Isolating mRNA using acupuncture (BioTechniques Weekly)
What do you get when you cross eastern medicine with molecular biology? How about a novel way to isolate mRNA from living cells using acupuncture? That’s the work Karl Hasenstein, Ph.D., presented at the CHI qPCR conference held in San Diego this past week.
Original research performed by Dr. Hasenstein’s lab demonstrated glass needles coated with oligodT could successfully isolate mRNA from single cells (for example, Drosophila eggs) and increasing allow for the ability to quantify gene distribution spatially across a gradient within a cell or over time in a developing cell.
The technique, called Solid Phase Gene Extraction, is clean, fast, and specific. The only problem was that with glass needles, there was too much variation in the amount of coating on each tip, and that the glass had a tendency to kill the cells. So they switched to steel acupuncture needles. The advantages of stainless steel needles are the uniformity of coating, allowing for internal normalization in each capture, and the needles do not kill cells. Hasenstein reported that he could pierce a Drosophila egg 4 times to remove mRNA and the eggs still developed normally into adult flies.

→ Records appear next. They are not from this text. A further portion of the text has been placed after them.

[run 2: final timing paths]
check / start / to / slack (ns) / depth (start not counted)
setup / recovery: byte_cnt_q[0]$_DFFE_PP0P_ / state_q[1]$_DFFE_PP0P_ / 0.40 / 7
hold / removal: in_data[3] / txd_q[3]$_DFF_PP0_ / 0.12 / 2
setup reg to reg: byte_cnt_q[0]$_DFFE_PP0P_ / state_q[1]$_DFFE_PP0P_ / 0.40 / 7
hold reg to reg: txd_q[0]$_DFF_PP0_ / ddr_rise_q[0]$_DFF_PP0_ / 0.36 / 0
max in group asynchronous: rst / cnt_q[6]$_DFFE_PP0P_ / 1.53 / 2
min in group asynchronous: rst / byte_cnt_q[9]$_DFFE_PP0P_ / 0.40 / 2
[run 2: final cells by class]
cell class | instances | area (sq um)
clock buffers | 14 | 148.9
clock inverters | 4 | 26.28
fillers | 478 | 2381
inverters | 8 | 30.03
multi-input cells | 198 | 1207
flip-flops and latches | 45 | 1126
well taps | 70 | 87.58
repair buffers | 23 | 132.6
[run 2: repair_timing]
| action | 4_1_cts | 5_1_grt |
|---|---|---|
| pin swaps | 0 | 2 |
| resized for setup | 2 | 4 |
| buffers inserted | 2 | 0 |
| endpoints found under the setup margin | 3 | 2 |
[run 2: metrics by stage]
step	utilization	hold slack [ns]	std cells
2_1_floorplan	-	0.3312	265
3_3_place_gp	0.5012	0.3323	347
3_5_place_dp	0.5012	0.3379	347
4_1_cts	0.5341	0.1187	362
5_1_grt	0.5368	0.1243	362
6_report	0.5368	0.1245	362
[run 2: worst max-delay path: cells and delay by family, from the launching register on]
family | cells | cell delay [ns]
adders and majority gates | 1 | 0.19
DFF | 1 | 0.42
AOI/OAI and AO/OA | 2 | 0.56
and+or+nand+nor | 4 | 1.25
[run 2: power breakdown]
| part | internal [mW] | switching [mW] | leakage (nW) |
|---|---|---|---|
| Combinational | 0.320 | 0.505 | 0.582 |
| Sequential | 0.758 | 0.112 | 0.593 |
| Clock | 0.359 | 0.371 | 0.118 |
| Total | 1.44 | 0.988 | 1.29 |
===== config.mk =====
export PLATFORM = sky130hd
export DESIGN_NAME = booth4_wallace_mult_pipe
export DESIGN_NICKNAME = d
export VERILOG_FILES = /design/src/rtl/booth4_wallace_mult_pipe.sv
export SDC_FILE = /design/constraint.sdc
export NUM_CORES = 1
export LEC_CHECK = 0
export CORE_ASPECT_RATIO = 1.75
export CORE_UTILIZATION = 45
export CTS_CLUSTER_SIZE = 40
export DETAILED_ROUTE_END_ITERATION = 6
export GPL_TIMING_DRIVEN = 0
export PLACE_DENSITY = 0.72
export SYNTH_ARGS = -nofsm -noshare
export SYNTH_HDL_FRONTEND = slang
export SYNTH_SLANG_ARGS = --single-unit

===== constraint.sdc =====
create_clock -name sys_clk -period 6.2 [get_ports sys_clk]
set_input_delay 1.86 -clock sys_clk [delete_from_list [all_inputs] [get_ports sys_clk]]
set_output_delay 1.86 -clock sys_clk [all_outputs]
set_load 0.05 [all_outputs]
`config.mk`:
```
export PLATFORM = sky130hd
export DESIGN_NAME = wb_commit_regfile
export DESIGN_NICKNAME = d
export VERILOG_FILES = /design/src/rtl/wb_commit_regfile_pkg.sv /design/src/rtl/wb_commit_regfile_core.sv /design/src/rtl/wb_commit_regfile.sv
export SDC_FILE = /design/constraint.sdc
export NUM_CORES = 2
export LEC_CHECK = 0
export CAP_MARGIN = 20
export CORE_MARGIN = 3
export CORE_UTILIZATION = 65
export CTS_BUF_LIST = sky130_fd_sc_hd__clkbuf_8 sky130_fd_sc_hd__clkbuf_16
export CTS_CLUSTER_SIZE = 8
export DETAILED_ROUTE_END_ITERATION = 8
export PLACE_DENSITY = 0.85
export SYNTH_ARGS = -nofsm -noshare
export SYNTH_HDL_FRONTEND = slang
export SYNTH_SLANG_ARGS = --single-unit
```
`constraint.sdc`:
```
create_clock -name clk -period 6.15 [get_ports clk]
set_clock_uncertainty 0.1 [all_clocks]
set_input_delay 1.23 -clock clk [delete_from_list [all_inputs] [get_ports clk]]
set_output_delay 1.23 -clock clk [all_outputs]
set_load 0.02 [all_outputs]
```
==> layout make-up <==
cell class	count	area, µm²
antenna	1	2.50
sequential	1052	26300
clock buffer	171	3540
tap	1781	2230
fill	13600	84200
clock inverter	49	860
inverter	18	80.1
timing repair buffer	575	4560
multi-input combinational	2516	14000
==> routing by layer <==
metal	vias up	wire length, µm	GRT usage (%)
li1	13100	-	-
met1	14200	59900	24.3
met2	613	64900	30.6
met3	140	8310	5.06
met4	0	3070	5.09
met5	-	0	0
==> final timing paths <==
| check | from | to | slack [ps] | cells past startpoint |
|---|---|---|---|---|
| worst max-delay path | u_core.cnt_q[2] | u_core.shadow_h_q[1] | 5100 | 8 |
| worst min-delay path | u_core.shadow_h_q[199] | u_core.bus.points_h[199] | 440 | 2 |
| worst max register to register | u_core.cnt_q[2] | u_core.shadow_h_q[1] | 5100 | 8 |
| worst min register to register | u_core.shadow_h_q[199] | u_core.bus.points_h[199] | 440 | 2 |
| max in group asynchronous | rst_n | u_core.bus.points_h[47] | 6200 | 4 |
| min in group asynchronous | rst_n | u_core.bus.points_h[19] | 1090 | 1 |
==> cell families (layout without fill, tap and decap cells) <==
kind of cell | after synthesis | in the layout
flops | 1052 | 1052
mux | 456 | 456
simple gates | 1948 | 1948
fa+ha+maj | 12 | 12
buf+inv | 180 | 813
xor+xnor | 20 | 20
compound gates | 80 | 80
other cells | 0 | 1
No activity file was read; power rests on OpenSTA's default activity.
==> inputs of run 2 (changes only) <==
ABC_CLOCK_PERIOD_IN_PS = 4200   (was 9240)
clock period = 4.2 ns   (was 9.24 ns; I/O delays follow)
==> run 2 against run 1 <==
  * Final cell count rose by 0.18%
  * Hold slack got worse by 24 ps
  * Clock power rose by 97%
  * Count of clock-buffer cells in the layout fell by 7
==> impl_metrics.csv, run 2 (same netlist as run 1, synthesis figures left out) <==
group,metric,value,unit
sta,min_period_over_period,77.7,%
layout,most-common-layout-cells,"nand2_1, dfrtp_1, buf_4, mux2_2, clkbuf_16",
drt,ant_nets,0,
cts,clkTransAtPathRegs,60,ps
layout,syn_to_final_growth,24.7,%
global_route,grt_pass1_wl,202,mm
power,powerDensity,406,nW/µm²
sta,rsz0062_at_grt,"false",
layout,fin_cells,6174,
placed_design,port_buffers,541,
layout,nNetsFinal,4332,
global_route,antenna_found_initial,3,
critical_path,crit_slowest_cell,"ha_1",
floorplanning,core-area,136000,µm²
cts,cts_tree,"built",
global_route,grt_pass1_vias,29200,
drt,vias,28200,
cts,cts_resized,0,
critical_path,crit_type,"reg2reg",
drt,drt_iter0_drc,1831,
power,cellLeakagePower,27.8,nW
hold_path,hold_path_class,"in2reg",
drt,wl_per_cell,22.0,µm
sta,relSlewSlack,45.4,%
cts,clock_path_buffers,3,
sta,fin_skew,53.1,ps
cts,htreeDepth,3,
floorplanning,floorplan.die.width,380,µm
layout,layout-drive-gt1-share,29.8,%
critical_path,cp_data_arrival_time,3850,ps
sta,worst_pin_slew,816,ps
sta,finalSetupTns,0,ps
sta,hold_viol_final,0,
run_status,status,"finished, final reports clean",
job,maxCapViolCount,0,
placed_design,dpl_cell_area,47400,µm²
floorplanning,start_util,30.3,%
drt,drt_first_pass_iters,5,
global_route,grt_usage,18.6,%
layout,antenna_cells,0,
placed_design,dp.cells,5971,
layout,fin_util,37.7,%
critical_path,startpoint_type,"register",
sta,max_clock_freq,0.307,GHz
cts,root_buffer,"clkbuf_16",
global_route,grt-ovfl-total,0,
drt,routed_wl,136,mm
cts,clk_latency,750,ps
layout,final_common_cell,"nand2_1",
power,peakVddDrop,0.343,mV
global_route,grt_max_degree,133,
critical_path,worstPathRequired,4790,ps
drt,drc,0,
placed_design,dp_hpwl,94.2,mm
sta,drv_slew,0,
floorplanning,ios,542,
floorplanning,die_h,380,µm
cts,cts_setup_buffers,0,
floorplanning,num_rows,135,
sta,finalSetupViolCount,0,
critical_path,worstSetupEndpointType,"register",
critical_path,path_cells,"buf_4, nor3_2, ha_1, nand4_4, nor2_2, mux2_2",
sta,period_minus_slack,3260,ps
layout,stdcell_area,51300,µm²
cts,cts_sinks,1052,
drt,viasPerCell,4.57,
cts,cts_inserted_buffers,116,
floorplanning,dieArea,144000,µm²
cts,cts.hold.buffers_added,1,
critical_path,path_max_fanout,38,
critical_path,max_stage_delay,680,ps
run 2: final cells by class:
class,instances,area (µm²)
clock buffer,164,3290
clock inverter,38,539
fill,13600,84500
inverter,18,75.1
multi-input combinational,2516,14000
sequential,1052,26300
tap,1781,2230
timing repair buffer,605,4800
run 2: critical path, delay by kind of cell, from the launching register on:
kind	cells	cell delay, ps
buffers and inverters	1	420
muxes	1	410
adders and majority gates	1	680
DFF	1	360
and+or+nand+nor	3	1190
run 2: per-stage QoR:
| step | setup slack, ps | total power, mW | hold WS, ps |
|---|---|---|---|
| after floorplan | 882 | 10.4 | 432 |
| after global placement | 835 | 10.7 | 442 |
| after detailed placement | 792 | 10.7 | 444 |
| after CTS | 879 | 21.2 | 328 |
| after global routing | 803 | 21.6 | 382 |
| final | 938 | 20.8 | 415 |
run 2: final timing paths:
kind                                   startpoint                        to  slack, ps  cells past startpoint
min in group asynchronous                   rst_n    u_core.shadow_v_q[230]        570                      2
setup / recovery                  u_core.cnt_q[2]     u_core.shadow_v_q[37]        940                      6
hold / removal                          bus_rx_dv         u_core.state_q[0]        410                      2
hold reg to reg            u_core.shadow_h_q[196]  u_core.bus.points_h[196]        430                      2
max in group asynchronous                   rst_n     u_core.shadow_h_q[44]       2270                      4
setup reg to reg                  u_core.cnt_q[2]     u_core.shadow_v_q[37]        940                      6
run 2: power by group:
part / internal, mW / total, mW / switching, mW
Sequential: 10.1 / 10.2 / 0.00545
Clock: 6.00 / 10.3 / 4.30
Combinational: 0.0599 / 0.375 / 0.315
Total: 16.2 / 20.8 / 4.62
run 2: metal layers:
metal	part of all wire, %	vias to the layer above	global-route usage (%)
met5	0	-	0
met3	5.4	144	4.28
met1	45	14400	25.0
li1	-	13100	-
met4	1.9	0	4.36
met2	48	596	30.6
File: src/rtl/word_detect_arbiter.sv
// Round-robin arbiter that lends one serial A/B/C sequence detector to N requesters.
// Each granted word is shifted through MSB-first, and its hit count is reported with a done strobe.
//   state  | meaning
//   IDLE   | wait for any request, grant the round-robin winner
//   SHIFT  | one detector step per cycle, DW cycles
//   DONE   | done strobe, done_id/hit_count valid
module word_detect_arbiter #(
  parameter int N  = 4,
  parameter int DW = 8
) (
  input  logic                      ck,
  input  logic                      reset,
  input  logic [N-1:0]              req,
  input  logic [N*DW-1:0]           data,
  output logic [N-1:0]              gnt,
  output logic                      busy,
  output logic                      done,
  output logic [$clog2(N)-1:0]      done_id,
  output logic [$clog2(DW+1)-1:0]   hit_count
);

  localparam int IW = $clog2(N);
  localparam int CW = $clog2(DW);
  localparam int HW = $clog2(DW+1);

  typedef enum logic [2:0] {
    ST_IDLE  = 3'b001,
    ST_SHIFT = 3'b010,
    ST_DONE  = 3'b100
  } state_t;

  typedef enum logic [2:0] {
    DET_A = 3'b001,
    DET_B = 3'b010,
    DET_C = 3'b100
  } det_t;

  state_t          state_q, state_d;
  det_t            det_q, det_d;
  logic [DW-1:0]   shreg_q, shreg_d;
  logic [CW-1:0]   cnt_q, cnt_d;
  logic [HW-1:0]   hit_q, hit_d;
  logic [IW-1:0]   ptr_q, ptr_d;
  logic [IW-1:0]   cur_id_q, cur_id_d;
  logic [IW-1:0]   done_id_q, done_id_d;
  logic [N-1:0]    gnt_q, gnt_d;

  logic            win_found;
  logic [IW-1:0]   win_id;
  logic [IW-1:0]   scan_idx;
  logic            x;

  // Scan from ptr upward with wrap; the first requester found wins.
  always_comb begin
    win_found = 1'b0;
    win_id    = '0;
    scan_idx  = '0;
    for (int k = 0; k < N; k++) begin
      scan_idx = IW'((int'(ptr_q) + k) % N);
      if (!win_found && req[scan_idx]) begin
        win_found = 1'b1;
        win_id    = scan_idx;
      end
    end
  end

  always_comb begin
    state_d   = state_q;
    det_d     = det_q;
    shreg_d   = shreg_q;
    cnt_d     = cnt_q;
    hit_d     = hit_q;
    ptr_d     = ptr_q;
    cur_id_d  = cur_id_q;
    done_id_d = done_id_q;
    gnt_d     = '0;
    x         = shreg_q[DW-1];
    case (state_q)
      ST_IDLE: begin
        if (win_found) begin
          shreg_d  = data[int'(win_id)*DW +: DW];
          gnt_d    = N'(1) << win_id;
          cur_id_d = win_id;
          ptr_d    = (win_id == IW'(N-1)) ? '0 : win_id + 1'b1;
          cnt_d    = '0;
          hit_d    = '0;
          det_d    = DET_A;
          state_d  = ST_SHIFT;
        end
      end
      ST_SHIFT: begin
        case (det_q)
          DET_A:   det_d = x ? DET_B : DET_A;
          DET_B:   det_d = x ? DET_C : DET_A;
          DET_C:   det_d = x ? DET_C : DET_B;
          default: det_d = DET_A;
        endcase
        if (det_q == DET_C && x) hit_d = hit_q + 1'b1;
        shreg_d = shreg_q << 1;
        cnt_d   = cnt_q + 1'b1;
        if (cnt_q == CW'(DW-1)) begin
          state_d   = ST_DONE;
          done_id_d = cur_id_q;
        end
      end
      ST_DONE: state_d = ST_IDLE;
      default: begin
        state_d = ST_IDLE;
        det_d   = DET_A;
      end
    endcase
  end

  always_ff @(posedge ck) begin
    if (reset) begin
      state_q   <= ST_IDLE;
      det_q     <= DET_A;
      shreg_q   <= '0;
      cnt_q     <= '0;
      hit_q     <= '0;
      ptr_q     <= '0;
      cur_id_q  <= '0;
      done_id_q <= '0;
      gnt_q     <= '0;
    end else begin
      state_q   <= state_d;
      det_q     <= det_d;
      shreg_q   <= shreg_d;
      cnt_q     <= cnt_d;
      hit_q     <= hit_d;
      ptr_q     <= ptr_d;
      cur_id_q  <= cur_id_d;
      done_id_q <= done_id_d;
      gnt_q     <= gnt_d;
    end
  end

  assign gnt       = gnt_q;
  assign busy      = (state_q == ST_SHIFT) || (state_q == ST_DONE);
  assign done      = (state_q == ST_DONE);
  assign done_id   = done_id_q;
  assign hit_count = hit_q;

endmodule

File: config.mk
export PLATFORM = sky130hd
export DESIGN_NAME = word_detect_arbiter
export DESIGN_NICKNAME = d
export VERILOG_FILES = /design/src/rtl/word_detect_arbiter.sv
export SDC_FILE = /design/constraint.sdc
export NUM_CORES = 1
export LEC_CHECK = 0
export CORE_ASPECT_RATIO = 2
export CORE_MARGIN = 3
export CORE_UTILIZATION = 40
export CTS_CLUSTER_SIZE = 24
export DETAILED_ROUTE_END_ITERATION = 8
export PLACE_DENSITY = 0.7
export SLEW_MARGIN = 40
export SYNTH_ARGS = -nofsm -noshare
export SYNTH_HDL_FRONTEND = slang
export SYNTH_SLANG_ARGS = --single-unit
export TNS_END_PERCENT = 10
File: constraint.sdc
create_clock -name ck -period 2.6 [get_ports ck]
set_input_delay 0.39 -clock ck [delete_from_list [all_inputs] [get_ports ck]]
set_output_delay 0.39 -clock ck [all_outputs]
set_load 0.005 [all_outputs]
==> results of run 1 <==
[power groups by stage]
stage	clock network (mW)	registers [mW]	logic (mW)
2_1_floorplan	0	0.576	0.237
3_3_place_gp	0	0.588	0.372
3_5_place_dp	0	0.589	0.374
4_1_cts	0.371	0.579	0.377
5_1_grt	0.387	0.587	0.415
6_report	0.364	0.580	0.372
[layout by cell type, fill, tap and decap left out, types with 3 or more instances in the layout]
cell,n
sky130_fd_sc_hd__o21ai_0,7
sky130_fd_sc_hd__mux2i_1,3
sky130_fd_sc_hd__a21oi_1,13
sky130_fd_sc_hd__nor2_1,19
sky130_fd_sc_hd__clkbuf_8,5
sky130_fd_sc_hd__buf_4,6
sky130_fd_sc_hd__ha_1,3
sky130_fd_sc_hd__or2_2,4
sky130_fd_sc_hd__nand3_1,12
sky130_fd_sc_hd__inv_1,4
sky130_fd_sc_hd__a22oi_1,16
sky130_fd_sc_hd__nand4b_1,3
sky130_fd_sc_hd__clkinv_2,3
sky130_fd_sc_hd__dfxtp_1,31
sky130_fd_sc_hd__nand4_1,3
sky130_fd_sc_hd__clkdlybuf4s50_1,49
sky130_fd_sc_hd__a32oi_1,4
sky130_fd_sc_hd__or2_1,3
sky130_fd_sc_hd__nor2b_1,5
sky130_fd_sc_hd__nand2_1,15
[worst max-delay path, cell delays in order (launching register included)]
cell and delay, ns:
sky130_fd_sc_hd__dfxtp_1 0.41, sky130_fd_sc_hd__or3b_2 0.50, sky130_fd_sc_hd__nand2_1 0.08, sky130_fd_sc_hd__clkdlybuf4s50_1 0.49
[area by class of cell]
class	instances	share of cell area
Clock buffer	5	0.0303
Clock inverter	3	0.00662
Inverter	4	0.00662
Multi-Input combinational cell	143	0.419
Sequential cell	31	0.273
Tap cell	51	0.0281
Timing Repair Buffer	55	0.236
[metal layers]
layer | track usage | vias up | share of wire
li1 | - | 797 | -
met1 | 0.171 | 712 | 0.36
met2 | 0.348 | 43 | 0.58
met3 | 0.0248 | 8 | 0.034
met4 | 0.0809 | 0 | 0.023
met5 | 0 | - | 0
[worst paths after layout]
path / end / cells past startpoint
min: done_id[1] / 2
max: busy / 3
min reg2reg: done_id[1] / 2
max reg2reg: shreg_q[4] / 5
[registers in the layout, indices dropped and copies added (netlist names)]
signal / count
shreg_q: 8
cnt_q: 3
cur_id_q: 2
gnt: 4
hit_count: 4
done_id: 2
det_q: 3
state_q: 3
ptr_q: 2
[cells in the mapped netlist (2+ instances only)]
cell,number,area (um2)
sky130_fd_sc_hd__a211oi_1,2,15.0
sky130_fd_sc_hd__a21oi_1,13,65.1
sky130_fd_sc_hd__a22oi_1,16,120
sky130_fd_sc_hd__a32oi_1,4,35.0
sky130_fd_sc_hd__buf_2,2,10.0
sky130_fd_sc_hd__clkbuf_1,2,7.51
sky130_fd_sc_hd__dfxtp_1,31,621
sky130_fd_sc_hd__ha_1,3,37.5
sky130_fd_sc_hd__inv_1,4,15.0
sky130_fd_sc_hd__mux2i_1,3,30.0
sky130_fd_sc_hd__nand2_1,15,56.3
sky130_fd_sc_hd__nand2b_1,2,12.5
sky130_fd_sc_hd__nand3_1,12,60.1
sky130_fd_sc_hd__nand3b_1,2,15.0
sky130_fd_sc_hd__nand4_1,3,18.8
sky130_fd_sc_hd__nand4b_1,3,26.3
sky130_fd_sc_hd__nor2_1,19,71.3
sky130_fd_sc_hd__nor2b_1,5,31.3
sky130_fd_sc_hd__nor3b_1,2,15.0
sky130_fd_sc_hd__nor4b_4,2,47.6
sky130_fd_sc_hd__o21ai_0,7,35.0
sky130_fd_sc_hd__or2_1,3,18.8
sky130_fd_sc_hd__or2_2,4,25.0
sky130_fd_sc_hd__or3_1,2,12.5
sky130_fd_sc_hd__xor2_1,2,17.5
[stage by stage]
stage / power (mW) / cells
floorplan: 0.813 / 184
global placement: 0.960 / 284
detailed placement: 0.963 / 284
CTS: 1.33 / 292
global route: 1.39 / 292
finish: 1.32 / 292
[cell families after synthesis]
group / count (synthesis)
AOI/OAI and AO/OA: 48
xor gates and xnor gates: 3
adders and majority gates: 3
buffers and inverters: 10
DFF: 31
muxes: 4
and+or+nand+nor: 85
==> flow_metrics.tcl, run 1 <==
set metrics [dict create \
    cts-root-to-sink-buffers 2 \
    buffer_ports.inserted 49 \
    yosys.area_share.xor_xnor 0.0163 \
    power_switching_share 0.310 \
    static_leak_nw 0.853 \
    final_period_minus_worst_setup_slack_ns 2.15 \
    antenna_violations_before_repair 0 \
    final.setup.tns_ns 0 \
    worst-endpoint-required_ns 2.21 \
    cts_root_buf "sky130_fd_sc_hd__clkbuf_8" \
    drv_slew 0 \
    critical_path_peak_fanout 5 \
    r2r_slack_ns 0.70 \
    yosys.area_share.simple 0.318 \
    wl_per_cell_um 13.5 \
    intPower_mw 0.908 \
    sequential_power_share 0.441 \
    synth_fa_ha_area_frac 0.0232 \
    critPathKind "flip-flop to primary output" \
    hold_slack_final_ns 0.457 \
    finalWorstSetupSlack_ns 0.450 \
    worst_setup_hold_path_clk_slew_ns 0.07 \
    die-width_um 50.9 \
    avgSynthCellArea_um2 8.78 \
    syn-num-nets 225 \
    comb_power_share 0.282 \
    first_global_vias 1548 \
    critical_path.startpoint "state_q[2]" \
    grt_max_degree 26 \
    drt_pre_antenna_iters 4 \
    area_of_all_placed_cells_without_fillers_mm2 0.00227 \
    gp_routability_congestion 0.793 \
    max_clock_freq_ghz 0.465 \
    layout.core_utilization 0.584 \
    multi_input_gate_area_in_the_final_layout_um2 951 \
    period_share 0.827 \
    fillers 371 \
    antennaDiodeCount 0 \
    detailedPlace.worstSlack_ns 0.141 \
    placed_area_mm2 0.00219 \
    floorplan.initialDensity 0.416 \
    synth_sequential_area_ratio 0.384 \
    outcome "finished, final reports clean" \
    setup_viol_count_final 0 \
    die_y_um 95.9 \
    floorplan.io_pins 50 \
    critical_path.reg2reg.startpoint "state_q[0]" \
    route.detailed.vias_per_inst 5.34 \
    worstSkewPairLatency_ns 0.28 \
    seqCellArea_um2 621 \
    clkPwrFrac 0.277 \
    largest_family_of_logic_cells_by_synthesized_area "simple AND/OR/NAND/NOR gates" \
    worst_hold_path_type "flip-flop to flip-flop" \
    post_route_cells_drive_above_1_share 0.124 \
    synth.yosys.warnings 0 \
    cts.htree.levels 2 \
    timing.critical_path.arrival_ns 1.76 \
    grt_first_pass_wirelength_mm 6.63 \
    synth_enable_flop_cells 0 \
    tightest_slew_ns 0.677 \
    slew_headroom 0.544 \
    timing.clock.skew_ns 0.00618 \
    layout.nets 281 \
    hold_buffers 0 \
    cts.repair_timing.setup_buffer_count 0 \
    timing.critical_path.from_type "flip-flop" \
    dieArea_mm2 0.00488 \
    global_route.overflow_total 0 \
    route.vias.total 1560 \
    synth_compound_area_frac 0.205 \
    numCtsBuffers 5 \
    clock_sinks 31 \
    synth-seq-cells 31 \
    asyncSetResetFlopFracSynth 0 \
    max_cap_violations 0 \
    grt_setup_unrepaired "no" \
    power.ir.vdd_worst_mv 0.386 \
    netSwitchingPower_mw 0.408 \
    post_cts_resized 0 \
    tritoncts "built" \
    coreArea_mm2 0.00388 \
    post-route-drc-count 0 \
    global_route.usage.total 0.176 \
    drt_iter0_drc 20 \
    antenna_left 0 \
    synthMuxAreaShare 0.0256 \
    cellPowerDensity_mw_per_mm2 580 \
    worstSetupEndpointType "primary output" \
    row_count 32 \
    post_synth_instance_area_mm2 0.00162 \
    post_synth_num_cell_types 46 \
    hold_path_startpoint "done_id[1]" \
    post-dp-hpwl_mm 3.05 \
    post_synth_inst_count 184 \
    timing_hold_violations_final 0 \
    synth_top_flop_cell "sky130_fd_sc_hd__dfxtp_1" \
    drt-total-wl_mm 3.93 \
    area.growth.synth_to_final_pct 40.5 \
]
No activity file was read; power rests on OpenSTA's default activity.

What was really impressive is the kinetics of binding. Data presented showed that within 60 seconds, the amount of RNA captured in the vicinity of the needle reached full saturation.
The needles were then placed in a PCR tube and mRNA eluted with 5 µL of buffer and one-step qRT-PCR carried out on the complete captured material. qRT-PCR results demonstrated very sensitive and correct expression of RNA in the Drosophila embryo that correlated precisely with existing data for the genes examined. Additional work used the same technique for budding seeds and for examining tumor tissues.
The power of the acupuncture technique is that rare or limiting specimens can be examined for expression levels without harming them so they can be used for other studies such as DNA or protein analysis.
In cases where the sample needs to be shared among many researchers, this can be an effcient way to collect as much data out of a single sample as possible.
Additional applications for this technique are easy to foresee. Forensic samples could be probed with stainless steel-coated STR-linked capture probes to pull human DNA out of very tiny and dilute samples and used directly in STR profiling and avoiding the need for nucleic acid extraction. Seeds could be sampled for genetic modifications without concern for having to accomodate difficult PCR inhibitors. Antibody-coated needles can allow for quick screening of viral particles direct from patient serum or blood without tedious procedures. The possibilities for increasing scientific discovery as well as the commercial potential are boundless.
To continue further studies Hasenstein explains that additional funding will be needed to support research efforts. They are looking for commercial partners to help develop the method for use in more than just Drosophila. Based on sensitivity of the qPCR results presented at the CHI conference, the potential uses appear to be well worth the investment.